From the records, pick out and copy each line containing "constraint".

** Opening Supplied material block **

**config.mk**
```make
export PLATFORM = sky130hd
export DESIGN_NAME = psg_top
export DESIGN_NICKNAME = d
export VERILOG_FILES = /design/src/verilog/psg_pkg.sv /design/src/verilog/psg_top.sv /design/src/verilog/psg_period_calc.sv
export SDC_FILE = /design/constraint.sdc
export NUM_CORES = 2
export LEC_CHECK = 0
export ABC_AREA = 1
export BUFFER_PORTS_ARGS = -buffer_cell sky130_fd_sc_hd__buf_2
export CAP_MARGIN = 5
export CORE_MARGIN = 2
export CORE_UTILIZATION = 52
export CTS_BUF_LIST = sky130_fd_sc_hd__clkbuf_2 sky130_fd_sc_hd__clkbuf_4 sky130_fd_sc_hd__clkbuf_8
export CTS_CLUSTER_DIAMETER = 50
export DETAILED_ROUTE_END_ITERATION = 6
export HOLD_SLACK_MARGIN = 0.03
export PLACE_DENSITY = 0.7
export SLEW_MARGIN = 20
export SYNTH_ARGS = -nofsm -noshare
export SYNTH_HDL_FRONTEND = slang
export SYNTH_SLANG_ARGS = --single-unit
```
**constraint.sdc**
```tcl
create_clock -name mclk -period 8.95 [get_ports mclk]
set_input_delay 0 -clock mclk [delete_from_list [all_inputs] [get_ports mclk]]
set_output_delay 0 -clock mclk [all_outputs]
set_load 0.01 [all_outputs]
```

** Closing Supplied material block **

> Your solution
export SDC_FILE = /design/constraint.sdc
**constraint.sdc**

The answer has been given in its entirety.